* _PROBLEM TO WORK ON_:
Quote exactly the lines spanning from the top of the data below to the line that contains "[sta] final setup violation count 29 [+29]", including both.

*** Opening of INFORMATION GIVEN ***

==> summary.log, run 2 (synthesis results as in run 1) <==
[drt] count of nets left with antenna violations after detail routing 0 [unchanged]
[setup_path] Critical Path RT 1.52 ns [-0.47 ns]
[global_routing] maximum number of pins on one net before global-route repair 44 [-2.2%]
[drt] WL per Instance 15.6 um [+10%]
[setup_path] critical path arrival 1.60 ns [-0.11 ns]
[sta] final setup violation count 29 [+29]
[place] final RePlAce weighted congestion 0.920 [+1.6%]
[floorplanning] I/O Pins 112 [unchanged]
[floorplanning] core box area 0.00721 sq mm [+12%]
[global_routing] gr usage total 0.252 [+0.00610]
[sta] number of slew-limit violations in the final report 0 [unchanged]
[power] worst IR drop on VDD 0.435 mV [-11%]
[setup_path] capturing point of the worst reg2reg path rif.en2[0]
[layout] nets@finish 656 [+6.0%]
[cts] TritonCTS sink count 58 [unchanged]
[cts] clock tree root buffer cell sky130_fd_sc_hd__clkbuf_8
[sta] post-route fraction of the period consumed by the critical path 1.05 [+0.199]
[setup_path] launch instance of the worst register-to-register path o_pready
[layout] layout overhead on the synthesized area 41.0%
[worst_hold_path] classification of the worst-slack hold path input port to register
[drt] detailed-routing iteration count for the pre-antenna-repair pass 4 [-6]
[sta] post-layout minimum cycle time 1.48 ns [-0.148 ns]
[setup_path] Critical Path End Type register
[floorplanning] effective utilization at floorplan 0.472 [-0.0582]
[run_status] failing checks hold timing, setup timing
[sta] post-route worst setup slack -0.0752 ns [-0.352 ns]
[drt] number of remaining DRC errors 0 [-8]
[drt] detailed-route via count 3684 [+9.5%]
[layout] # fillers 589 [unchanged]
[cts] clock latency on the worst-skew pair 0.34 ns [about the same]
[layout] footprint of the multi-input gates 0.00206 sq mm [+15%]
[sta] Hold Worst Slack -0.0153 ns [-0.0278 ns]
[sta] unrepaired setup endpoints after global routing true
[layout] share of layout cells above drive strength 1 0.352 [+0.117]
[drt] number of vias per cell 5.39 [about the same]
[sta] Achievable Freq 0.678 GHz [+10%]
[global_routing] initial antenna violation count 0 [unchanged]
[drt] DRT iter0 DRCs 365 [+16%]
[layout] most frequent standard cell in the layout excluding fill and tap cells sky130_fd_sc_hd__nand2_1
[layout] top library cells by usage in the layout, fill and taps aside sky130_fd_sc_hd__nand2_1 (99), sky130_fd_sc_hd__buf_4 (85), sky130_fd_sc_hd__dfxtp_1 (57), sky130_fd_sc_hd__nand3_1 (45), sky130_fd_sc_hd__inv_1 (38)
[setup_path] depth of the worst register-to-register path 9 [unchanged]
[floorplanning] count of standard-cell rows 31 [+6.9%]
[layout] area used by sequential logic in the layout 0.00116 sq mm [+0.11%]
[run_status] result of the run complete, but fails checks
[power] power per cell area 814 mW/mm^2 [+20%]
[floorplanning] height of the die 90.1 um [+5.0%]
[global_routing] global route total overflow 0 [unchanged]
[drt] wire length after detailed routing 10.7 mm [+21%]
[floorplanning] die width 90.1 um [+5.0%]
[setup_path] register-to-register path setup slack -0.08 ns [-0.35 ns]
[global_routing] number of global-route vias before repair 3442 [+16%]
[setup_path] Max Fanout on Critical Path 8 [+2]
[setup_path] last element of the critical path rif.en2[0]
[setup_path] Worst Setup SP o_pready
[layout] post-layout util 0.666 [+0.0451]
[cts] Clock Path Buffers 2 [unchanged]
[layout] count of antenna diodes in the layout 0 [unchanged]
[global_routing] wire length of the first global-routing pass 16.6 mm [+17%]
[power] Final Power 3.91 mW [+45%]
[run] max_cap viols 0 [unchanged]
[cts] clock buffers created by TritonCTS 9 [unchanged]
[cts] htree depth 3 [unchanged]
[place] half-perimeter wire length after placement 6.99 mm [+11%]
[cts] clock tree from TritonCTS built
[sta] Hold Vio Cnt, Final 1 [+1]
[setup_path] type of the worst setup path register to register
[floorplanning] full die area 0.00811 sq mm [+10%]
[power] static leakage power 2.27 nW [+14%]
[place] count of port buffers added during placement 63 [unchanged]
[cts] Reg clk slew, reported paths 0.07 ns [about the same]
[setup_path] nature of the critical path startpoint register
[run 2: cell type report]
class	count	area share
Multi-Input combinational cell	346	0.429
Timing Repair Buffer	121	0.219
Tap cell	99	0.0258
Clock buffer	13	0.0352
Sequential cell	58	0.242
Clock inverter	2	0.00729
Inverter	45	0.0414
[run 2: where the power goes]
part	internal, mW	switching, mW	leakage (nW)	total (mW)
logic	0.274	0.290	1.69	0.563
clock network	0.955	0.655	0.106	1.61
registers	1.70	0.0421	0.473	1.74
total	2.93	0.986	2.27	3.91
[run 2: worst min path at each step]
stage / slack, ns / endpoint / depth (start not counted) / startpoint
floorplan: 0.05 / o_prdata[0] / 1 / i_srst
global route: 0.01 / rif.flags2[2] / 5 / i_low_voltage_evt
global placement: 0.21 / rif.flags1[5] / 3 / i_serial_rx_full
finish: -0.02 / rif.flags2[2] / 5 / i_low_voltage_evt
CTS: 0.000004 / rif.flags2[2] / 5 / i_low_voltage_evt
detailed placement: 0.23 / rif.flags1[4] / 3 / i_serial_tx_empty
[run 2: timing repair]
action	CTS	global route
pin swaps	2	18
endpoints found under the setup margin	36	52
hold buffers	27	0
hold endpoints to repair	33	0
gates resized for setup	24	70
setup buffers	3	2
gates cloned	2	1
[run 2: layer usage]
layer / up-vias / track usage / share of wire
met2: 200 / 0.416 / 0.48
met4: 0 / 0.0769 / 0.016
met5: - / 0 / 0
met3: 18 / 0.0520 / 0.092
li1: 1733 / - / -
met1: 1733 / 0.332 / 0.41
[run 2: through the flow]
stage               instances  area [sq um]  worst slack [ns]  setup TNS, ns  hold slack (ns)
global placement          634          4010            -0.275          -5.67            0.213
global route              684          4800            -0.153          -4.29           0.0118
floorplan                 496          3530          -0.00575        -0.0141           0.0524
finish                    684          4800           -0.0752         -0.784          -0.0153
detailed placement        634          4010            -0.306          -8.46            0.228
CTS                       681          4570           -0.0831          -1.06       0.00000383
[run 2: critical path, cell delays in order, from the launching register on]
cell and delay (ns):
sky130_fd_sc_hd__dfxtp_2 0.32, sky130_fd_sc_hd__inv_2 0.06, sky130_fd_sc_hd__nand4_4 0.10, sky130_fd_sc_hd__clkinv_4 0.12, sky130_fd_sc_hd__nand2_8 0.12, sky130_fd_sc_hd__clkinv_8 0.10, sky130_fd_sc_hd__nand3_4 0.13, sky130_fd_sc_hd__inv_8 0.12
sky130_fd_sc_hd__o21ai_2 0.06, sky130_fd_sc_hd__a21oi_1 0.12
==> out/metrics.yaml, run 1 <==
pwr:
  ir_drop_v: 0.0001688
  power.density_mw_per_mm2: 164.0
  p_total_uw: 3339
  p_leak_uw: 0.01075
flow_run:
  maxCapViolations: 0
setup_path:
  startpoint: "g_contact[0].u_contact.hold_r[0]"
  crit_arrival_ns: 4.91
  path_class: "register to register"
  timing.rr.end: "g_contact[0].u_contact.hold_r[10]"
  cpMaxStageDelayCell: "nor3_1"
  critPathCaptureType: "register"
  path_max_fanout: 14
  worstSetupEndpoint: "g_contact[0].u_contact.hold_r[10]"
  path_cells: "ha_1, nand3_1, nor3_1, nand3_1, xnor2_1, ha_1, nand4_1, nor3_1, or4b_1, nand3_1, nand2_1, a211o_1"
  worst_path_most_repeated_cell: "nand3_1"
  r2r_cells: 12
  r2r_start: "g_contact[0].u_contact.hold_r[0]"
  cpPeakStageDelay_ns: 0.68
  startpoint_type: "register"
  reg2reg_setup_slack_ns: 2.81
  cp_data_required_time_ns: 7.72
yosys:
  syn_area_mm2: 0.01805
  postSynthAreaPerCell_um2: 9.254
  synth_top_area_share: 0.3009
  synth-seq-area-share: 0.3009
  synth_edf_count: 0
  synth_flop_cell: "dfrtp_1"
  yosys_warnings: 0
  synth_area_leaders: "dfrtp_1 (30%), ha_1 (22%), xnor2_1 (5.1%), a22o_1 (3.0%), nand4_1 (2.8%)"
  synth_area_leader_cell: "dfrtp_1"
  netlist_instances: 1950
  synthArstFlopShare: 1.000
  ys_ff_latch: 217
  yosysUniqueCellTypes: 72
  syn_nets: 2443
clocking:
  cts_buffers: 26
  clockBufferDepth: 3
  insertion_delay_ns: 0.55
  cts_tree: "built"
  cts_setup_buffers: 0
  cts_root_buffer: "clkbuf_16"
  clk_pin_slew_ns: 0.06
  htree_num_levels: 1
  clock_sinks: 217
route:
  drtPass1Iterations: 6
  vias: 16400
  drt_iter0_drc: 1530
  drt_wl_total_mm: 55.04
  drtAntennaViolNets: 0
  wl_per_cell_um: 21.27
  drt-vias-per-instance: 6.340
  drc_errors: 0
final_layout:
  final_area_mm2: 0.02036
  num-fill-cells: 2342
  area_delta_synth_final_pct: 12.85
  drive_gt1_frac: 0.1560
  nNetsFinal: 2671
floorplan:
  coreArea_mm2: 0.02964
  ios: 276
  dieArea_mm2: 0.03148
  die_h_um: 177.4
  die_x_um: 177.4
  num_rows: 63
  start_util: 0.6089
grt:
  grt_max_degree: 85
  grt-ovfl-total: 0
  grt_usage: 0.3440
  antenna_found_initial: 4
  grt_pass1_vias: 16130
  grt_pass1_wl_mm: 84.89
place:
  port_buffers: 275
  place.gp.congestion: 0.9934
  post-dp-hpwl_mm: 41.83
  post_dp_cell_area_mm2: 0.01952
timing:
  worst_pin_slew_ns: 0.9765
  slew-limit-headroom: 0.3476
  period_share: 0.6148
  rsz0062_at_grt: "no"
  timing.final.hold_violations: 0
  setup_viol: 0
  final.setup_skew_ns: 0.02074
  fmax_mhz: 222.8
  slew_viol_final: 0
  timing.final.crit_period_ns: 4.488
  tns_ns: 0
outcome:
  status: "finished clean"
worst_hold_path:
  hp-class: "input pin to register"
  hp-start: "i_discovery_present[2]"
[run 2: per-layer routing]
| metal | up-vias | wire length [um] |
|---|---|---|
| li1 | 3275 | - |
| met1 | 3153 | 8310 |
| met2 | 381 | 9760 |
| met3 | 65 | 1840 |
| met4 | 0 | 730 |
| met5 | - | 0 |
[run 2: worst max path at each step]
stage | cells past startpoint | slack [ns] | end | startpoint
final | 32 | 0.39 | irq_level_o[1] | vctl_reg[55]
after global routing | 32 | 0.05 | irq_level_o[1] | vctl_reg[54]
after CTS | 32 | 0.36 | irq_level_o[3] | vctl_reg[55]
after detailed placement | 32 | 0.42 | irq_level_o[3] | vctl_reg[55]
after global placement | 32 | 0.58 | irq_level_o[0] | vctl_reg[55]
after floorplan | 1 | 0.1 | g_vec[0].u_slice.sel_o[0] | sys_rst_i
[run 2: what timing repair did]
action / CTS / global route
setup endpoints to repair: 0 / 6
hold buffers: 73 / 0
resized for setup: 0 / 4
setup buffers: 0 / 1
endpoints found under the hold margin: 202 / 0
[config.mk]
export PLATFORM = sky130hd
export DESIGN_NAME = rsc_reset_source_controller
export DESIGN_NICKNAME = d
export VERILOG_FILES = /design/src/rsc_reset_source_controller.v
export VERILOG_INCLUDE_DIRS = /design/src
export SDC_FILE = /design/constraint.sdc
export NUM_CORES = 1
export LEC_CHECK = 0
export ABC_AREA = 1
export BUFFER_PORTS_ARGS = -buffer_cell sky130_fd_sc_hd__buf_2
export CAP_MARGIN = 10
export CELL_PAD_IN_SITES_DETAIL_PLACEMENT = 1
export CELL_PAD_IN_SITES_GLOBAL_PLACEMENT = 1
export CORE_UTILIZATION = 33
export DETAILED_ROUTE_END_ITERATION = 10
export PLACE_DENSITY = 0.85
export SLEW_MARGIN = 20
export SYNTH_ARGS = -nofsm -noshare
export SYNTH_HDL_FRONTEND = slang
export SYNTH_SLANG_ARGS = --single-unit
[constraint.sdc]
create_clock -name clk_sys -period 1.7 [get_ports clk_sys]
set_clock_uncertainty 0.1 [all_clocks]
set_input_delay 0.34 -clock clk_sys [delete_from_list [all_inputs] [get_ports clk_sys]]
set_output_delay 0.34 -clock clk_sys [all_outputs]
set_load 0.01 [all_outputs]
[src/rsc_consts.vh]
// Purpose: Constants for the reset source controller.
// Assumes: 25 MHz system clock, APB slave with 32-bit data.
// Notes:   Offsets are byte addresses of aligned words.
//
// Functional notes
// RULE_01: Reset on power-on, pin, supply dip, watchdog in run or halt.
// RULE_02: Power-on starts at address zero; port data and direction all ones.
// RULE_03: After power-on, pin or dip reset, hold internal reset 100 ms.
// RULE_04: Pin pulled low while running restarts execution from address zero.
// RULE_05: Low supply longer than qualify time resets and sets the dip flag.
// RULE_06: Low supply not longer than qualify time is ignored.
// RULE_07: Threshold codes 55, 33, 99, aa select 2.1, 2.55, 3.15, 3.8 V.
// RULE_08: Bad code: reset after 2-3 slow clocks, error flag set, code 55.
// RULE_09: Real dip with valid code resets after 2-3 slow clocks, code kept.
// RULE_10: Supply dip reset is disabled while in power-down.
// RULE_11: Watchdog timeout in run acts as pin reset and sets timeout flag.
// RULE_12: Watchdog timeout in halt clears only PC and SP, sets timeout flag.
// RULE_13: Wake-up waits 1024 or 2 system clocks; crystal always 1024.
// RULE_14: Timeout/power-down flags follow the reset-kind table.
// RULE_15: After reset interrupts off, watchdog cleared, timers off, SP to top.
// RULE_16: Except watchdog wake: timer ctl 08, interrupt and system ctl 00.
// RULE_17: Power-down flag cleared at power-up or watchdog clear, set on halt.
// RULE_18: Pin and detector synchronised; reset released synchronously.
`ifndef RSC_CONSTS_VH
`define RSC_CONSTS_VH
`define RSC_ADDR_THRESH    12'h000
`define RSC_ADDR_FLAGS     12'h004
`define RSC_ADDR_IRQSTAT   12'h008
`define RSC_ADDR_IRQMASK   12'h00c
`define RSC_ADDR_CONFIG    12'h010
`define RSC_THRESH_RESET   8'h55
`define RSC_THRESH_2V55    8'h33
`define RSC_THRESH_3V15    8'h99
`define RSC_THRESH_3V80    8'haa
`define RSC_TMRC_RESET     8'h08
`define RSC_INTC_RESET     8'h00
`define RSC_SYSC_RESET     8'h00
`define RSC_STARTUP_MS     100
`define RSC_CLK_KHZ        25000
`define RSC_STARTUP_CYC    (`RSC_STARTUP_MS * `RSC_CLK_KHZ)
`define RSC_SETTLE_LONG    11'h400
`define RSC_SETTLE_SHORT   11'h002
`define RSC_SLOW_TICKS     2'h2
`define RSC_QUALIFY_CYC    8'h19
`define RSC_FLAG_DIP       0
`define RSC_FLAG_CODEERR   1
`define RSC_FLAG_TIMEOUT   2
`define RSC_FLAG_PDOWN     3
`endif

[src/rsc_reset_source_controller.v]
// Purpose: Reset source arbitration, start-up hold and reset flags.
// Assumes: Pin and supply detector are asynchronous; slow RC tick is a
//          one-cycle enable on clk_sys.
// Notes:   Dip and code-error flags and interrupt status are cleared by writing ones.
//
// The APB interface to the registers and the register addresses were decided locally.
`timescale 1ns/1ps
`include "rsc_consts.vh"

module rsc_reset_source_controller #(
   parameter STARTUP_CYC = `RSC_STARTUP_CYC
) (
   // Clock and reset
   input  wire        clk_sys,
   input  wire        resetn,
   // APB slave
   input  wire        psel,
   input  wire        penable,
   input  wire        pwrite,
   input  wire [11:0] paddr,
   input  wire [31:0] pwdata,
   output reg  [31:0] prdata,
   output reg         pready,
   output reg         pslverr,
   // Reset sources
   input  wire        extResetPinN,
   input  wire        supplyLow,
   input  wire        slowRcTick,
   input  wire        watchdogTimeout,
   input  wire        haltExec,
   input  wire        watchdogClear,
   input  wire        crystalClock,
   // Core reset outputs
   output reg         coreResetHold,
   output reg         warmResetPulse,
   output reg  [7:0]  portDataInit,
   output reg  [7:0]  portDirInit,
   output reg  [7:0]  timerZeroControl,
   output reg  [7:0]  timerOneControl,
   output reg  [7:0]  interruptControlZero,
   output reg  [7:0]  systemControlZero,
   output reg  [1:0]  supplyThresholdSel,
   output reg         powerDownMode,
   output reg         irq
);

   // ************************************************************
   // State and declarations
   // ************************************************************
   localparam ST_POR   = 3'h0;
   localparam ST_HOLD  = 3'h1;
   localparam ST_RUN   = 3'h2;
   localparam ST_HALT  = 3'h3;
   localparam ST_WAKE  = 3'h4;
   localparam ST_PINLO = 3'h5;

   reg  [2:0]  state_reg;
   reg  [2:0]  state_next;
   reg  [31:0] count_reg;
   reg  [31:0] count_next;
   reg         pinMeta_reg;
   reg         pinSync_reg;
   reg         lowMeta_reg;
   reg         lowSync_reg;
   reg  [7:0]  lowCount_reg;
   reg         dipQualified_reg;
   reg  [1:0]  dipSlow_reg;
   reg  [1:0]  errSlow_reg;
   reg  [7:0]  threshold_reg;
   reg         dipFlag_reg;
   reg         codeErrFlag_reg;
   reg         timeoutFlag_reg;
   reg         pdownFlag_reg;
   reg  [3:0]  irqStat_reg;
   reg  [3:0]  irqMask_reg;
   reg         fastSettle_reg;
   wire        wrEn;
   wire        codeValid;
   wire        dipFire;
   wire        errFire;
   wire        pinLow;
   wire        fullReset;
   wire        wdRun;
   wire        wdWake;
   wire        pinWake;
   wire        flagWrite;
   wire        statWrite;
   wire [3:0]  eventBits;

   // Valid threshold codes map to a two-bit level select.
   function is_valid_code;
      input [7:0] code;
      begin
         is_valid_code = (code == `RSC_THRESH_RESET) ||
                         (code == `RSC_THRESH_2V55) ||
                         (code == `RSC_THRESH_3V15) ||
                         (code == `RSC_THRESH_3V80);
      end
   endfunction

   function [1:0] level_of;
      input [7:0] code;
      begin
         case (code)
            `RSC_THRESH_2V55: level_of = 2'h1;
            `RSC_THRESH_3V15: level_of = 2'h2;
            `RSC_THRESH_3V80: level_of = 2'h3;
            default:          level_of = 2'h0;
         endcase
      end
   endfunction

   assign wrEn      = psel && penable && pwrite;
   assign codeValid = is_valid_code(threshold_reg);
   assign pinLow    = !pinSync_reg;
   assign dipFire   = slowRcTick && (dipSlow_reg == `RSC_SLOW_TICKS);
   assign errFire   = slowRcTick && (errSlow_reg == `RSC_SLOW_TICKS);
   assign wdRun     = (state_reg == ST_RUN) && watchdogTimeout;
   assign wdWake    = (state_reg == ST_HALT) && watchdogTimeout;
   assign pinWake   = (state_reg == ST_HALT) && pinLow;
   // Pin, dip and code error share one full-reset path.
   assign fullReset = (pinLow && state_reg != ST_HALT) || dipFire ||
                      errFire; // RULE_01
   assign flagWrite = wrEn && (paddr == `RSC_ADDR_FLAGS);
   assign statWrite = wrEn && (paddr == `RSC_ADDR_IRQSTAT);
   assign eventBits = {wdRun | wdWake, pinLow & (state_reg != ST_PINLO),
                       errFire, dipFire};

   // ************************************************************
   // Input synchronisers
   // ************************************************************
   always @(posedge clk_sys) begin
      if (!resetn) begin
         pinMeta_reg <= 1'b1;
         pinSync_reg <= 1'b1;
         lowMeta_reg <= 1'b0;
         lowSync_reg <= 1'b0;
      end else begin
         pinMeta_reg <= extResetPinN; // RULE_18
         pinSync_reg <= pinMeta_reg;
         lowMeta_reg <= supplyLow; // RULE_18
         lowSync_reg <= lowMeta_reg;
      end
   end

   // ************************************************************
   // Supply dip qualification and slow-clock delays
   // ************************************************************
   // The detector is ignored in halt so a dip there cannot wake the core.
   always @(posedge clk_sys) begin
      if (!resetn) begin
         lowCount_reg     <= 8'h00;
         dipQualified_reg <= 1'b0;
         dipSlow_reg      <= 2'h0;
         errSlow_reg      <= 2'h0;
      end else begin
         if (!lowSync_reg || powerDownMode) begin // RULE_10
            lowCount_reg     <= 8'h00;
            dipQualified_reg <= 1'b0;
         end else if (lowCount_reg == `RSC_QUALIFY_CYC) begin
            dipQualified_reg <= 1'b1; // RULE_05
         end else begin
            lowCount_reg <= lowCount_reg + 8'h01; // RULE_06
         end
         if (!dipQualified_reg || !codeValid || dipFire)
            dipSlow_reg <= 2'h0;
         else if (slowRcTick)
            dipSlow_reg <= dipSlow_reg + 2'h1; // RULE_09
         if (codeValid || errFire)
            errSlow_reg <= 2'h0;
         else if (slowRcTick)
            errSlow_reg <= errSlow_reg + 2'h1; // RULE_08
      end
   end

   // ************************************************************
   // Reset sequencer
   // ************************************************************
   always @* begin
      state_next = state_reg;
      count_next = count_reg;
      case (state_reg)
         ST_POR: begin
            state_next = ST_HOLD;
            count_next = STARTUP_CYC;
         end
         ST_HOLD: begin
            if (pinLow) begin
               state_next = ST_PINLO;
            end else if (count_reg == 32'h0) begin
               state_next = ST_RUN; // RULE_03
            end else begin
               count_next = count_reg - 32'h1;
            end
         end
         ST_RUN: begin
            if (pinLow) begin
               state_next = ST_PINLO; // RULE_04
            end else if (fullReset || wdRun) begin
               state_next = ST_HOLD; // RULE_11
               count_next = STARTUP_CYC;
            end else if (haltExec) begin
               state_next = ST_HALT;
            end
         end
         ST_PINLO: begin
            if (!pinLow) begin
               state_next = ST_HOLD;
               count_next = STARTUP_CYC;
            end
         end
         ST_HALT: begin
            if (pinWake) begin
               state_next = ST_PINLO;
            end else if (wdWake) begin
               state_next = ST_WAKE;
               count_next = (fastSettle_reg && !crystalClock) ?
                            {21'h0, `RSC_SETTLE_SHORT} :
                            {21'h0, `RSC_SETTLE_LONG}; // RULE_13
            end
         end
         ST_WAKE: begin
            // A pin pulled low during the settle time still wins.
            if (pinLow)
               state_next = ST_PINLO; // RULE_04
            else if (count_reg == 32'h0)
               state_next = ST_RUN;
            else
               count_next = count_reg - 32'h1;
         end
         default: begin
            state_next = ST_POR;
         end
      endcase
   end

   // ************************************************************
   // Sequencer registers, flags and core reset values
   // ************************************************************
   always @(posedge clk_sys) begin
      if (!resetn) begin
         state_reg            <= ST_POR;
         count_reg            <= 32'h0;
         coreResetHold        <= 1'b1; // RULE_01
         warmResetPulse       <= 1'b0;
         portDataInit         <= 8'hff; // RULE_02
         portDirInit          <= 8'hff; // RULE_02
         timerZeroControl     <= `RSC_TMRC_RESET;
         timerOneControl      <= `RSC_TMRC_RESET;
         interruptControlZero <= `RSC_INTC_RESET;
         systemControlZero    <= `RSC_SYSC_RESET;
         powerDownMode        <= 1'b0;
         timeoutFlag_reg      <= 1'b0; // RULE_14
         pdownFlag_reg        <= 1'b0; // RULE_17
      end else begin
         state_reg      <= state_next;
         count_reg      <= count_next;
         coreResetHold  <= (state_next == ST_HOLD) ||
                           (state_next == ST_PINLO) ||
                           (state_next == ST_POR); // RULE_18
         warmResetPulse <= (state_next == ST_RUN) &&
                           (state_reg == ST_WAKE); // RULE_12
         powerDownMode  <= (state_next == ST_HALT) ||
                           (state_next == ST_WAKE);
         if (state_next == ST_HOLD || state_next == ST_PINLO) begin
            // Every reset but the watchdog wake reloads these.
            timerZeroControl     <= `RSC_TMRC_RESET; // RULE_16
            timerOneControl      <= `RSC_TMRC_RESET; // RULE_16
            interruptControlZero <= `RSC_INTC_RESET; // RULE_15
            systemControlZero    <= `RSC_SYSC_RESET; // RULE_16
            portDataInit         <= 8'hff;
            portDirInit          <= 8'hff;
         end
         // Flag table: pin wake 0,1; watchdog run 1,u; watchdog wake 1,1.
         if (wdRun || wdWake)
            timeoutFlag_reg <= 1'b1; // RULE_14
         else if (pinWake || (haltExec && state_reg == ST_RUN))
            timeoutFlag_reg <= 1'b0;
         if (haltExec && state_reg == ST_RUN)
            pdownFlag_reg <= 1'b1; // RULE_17
         else if (watchdogClear && state_reg == ST_RUN)
            pdownFlag_reg <= 1'b0; // RULE_17
      end
   end

   // ************************************************************
   // Register file and interrupt
   // ************************************************************
   always @(posedge clk_sys) begin
      if (!resetn) begin
         threshold_reg      <= `RSC_THRESH_RESET;
         supplyThresholdSel <= 2'h0;
         dipFlag_reg        <= 1'b0;
         codeErrFlag_reg    <= 1'b0;
         irqStat_reg        <= 4'h0;
         irqMask_reg        <= 4'h0;
         fastSettle_reg     <= 1'b0;
         irq                <= 1'b0;
      end else begin
         supplyThresholdSel <= level_of(threshold_reg); // RULE_07
         if (errFire)
            threshold_reg <= `RSC_THRESH_RESET; // RULE_08
         else if (wrEn && paddr == `RSC_ADDR_THRESH)
            threshold_reg <= pwdata[7:0];
         else if (wdRun || (pinLow && (state_reg == ST_RUN ||
                  state_reg == ST_HALT)))
            threshold_reg <= `RSC_THRESH_RESET; // RULE_11
         // Hardware set wins over a software clear in the same cycle.
         if (dipFire)
            dipFlag_reg <= 1'b1; // RULE_05
         else if (flagWrite && pwdata[`RSC_FLAG_DIP])
            dipFlag_reg <= 1'b0;
         if (errFire)
            codeErrFlag_reg <= 1'b1; // RULE_08
         else if (flagWrite && pwdata[`RSC_FLAG_CODEERR])
            codeErrFlag_reg <= 1'b0;
         irqStat_reg <= eventBits |
                        (irqStat_reg & ~({4{statWrite}} & pwdata[3:0]));
         if (wrEn && paddr == `RSC_ADDR_IRQMASK)
            irqMask_reg <= pwdata[3:0];
         if (wrEn && paddr == `RSC_ADDR_CONFIG)
            fastSettle_reg <= pwdata[0];
         irq <= |(irqStat_reg & irqMask_reg);
      end
   end

   // No wait state: the answer comes in the first access cycle.
   always @(posedge clk_sys) begin
      if (!resetn) begin
         prdata  <= 32'h0;
         pready  <= 1'b0;
         pslverr <= 1'b0;
      end else begin
         pready  <= psel && !penable;
         pslverr <= 1'b0;
         if (psel && !penable) begin
            case (paddr)
               `RSC_ADDR_THRESH:  prdata <= {24'h0, threshold_reg};
               `RSC_ADDR_FLAGS:   prdata <= {28'h0, pdownFlag_reg,
                                             timeoutFlag_reg,
                                             codeErrFlag_reg, dipFlag_reg};
               `RSC_ADDR_IRQSTAT: prdata <= {28'h0, irqStat_reg};
               `RSC_ADDR_IRQMASK: prdata <= {28'h0, irqMask_reg};
               `RSC_ADDR_CONFIG:  prdata <= {31'h0, fastSettle_reg};
               default: begin
                  prdata  <= 32'h0;
                  pslverr <= 1'b1;
               end
            endcase
         end
      end
   end

endmodule // rsc_reset_source_controller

*** Close of INFORMATION GIVEN ***

* _EXERCISE SOLUTION_:
==> summary.log, run 2 (synthesis results as in run 1) <==
[drt] count of nets left with antenna violations after detail routing 0 [unchanged]
[setup_path] Critical Path RT 1.52 ns [-0.47 ns]
[global_routing] maximum number of pins on one net before global-route repair 44 [-2.2%]
[drt] WL per Instance 15.6 um [+10%]
[setup_path] critical path arrival 1.60 ns [-0.11 ns]
[sta] final setup violation count 29 [+29]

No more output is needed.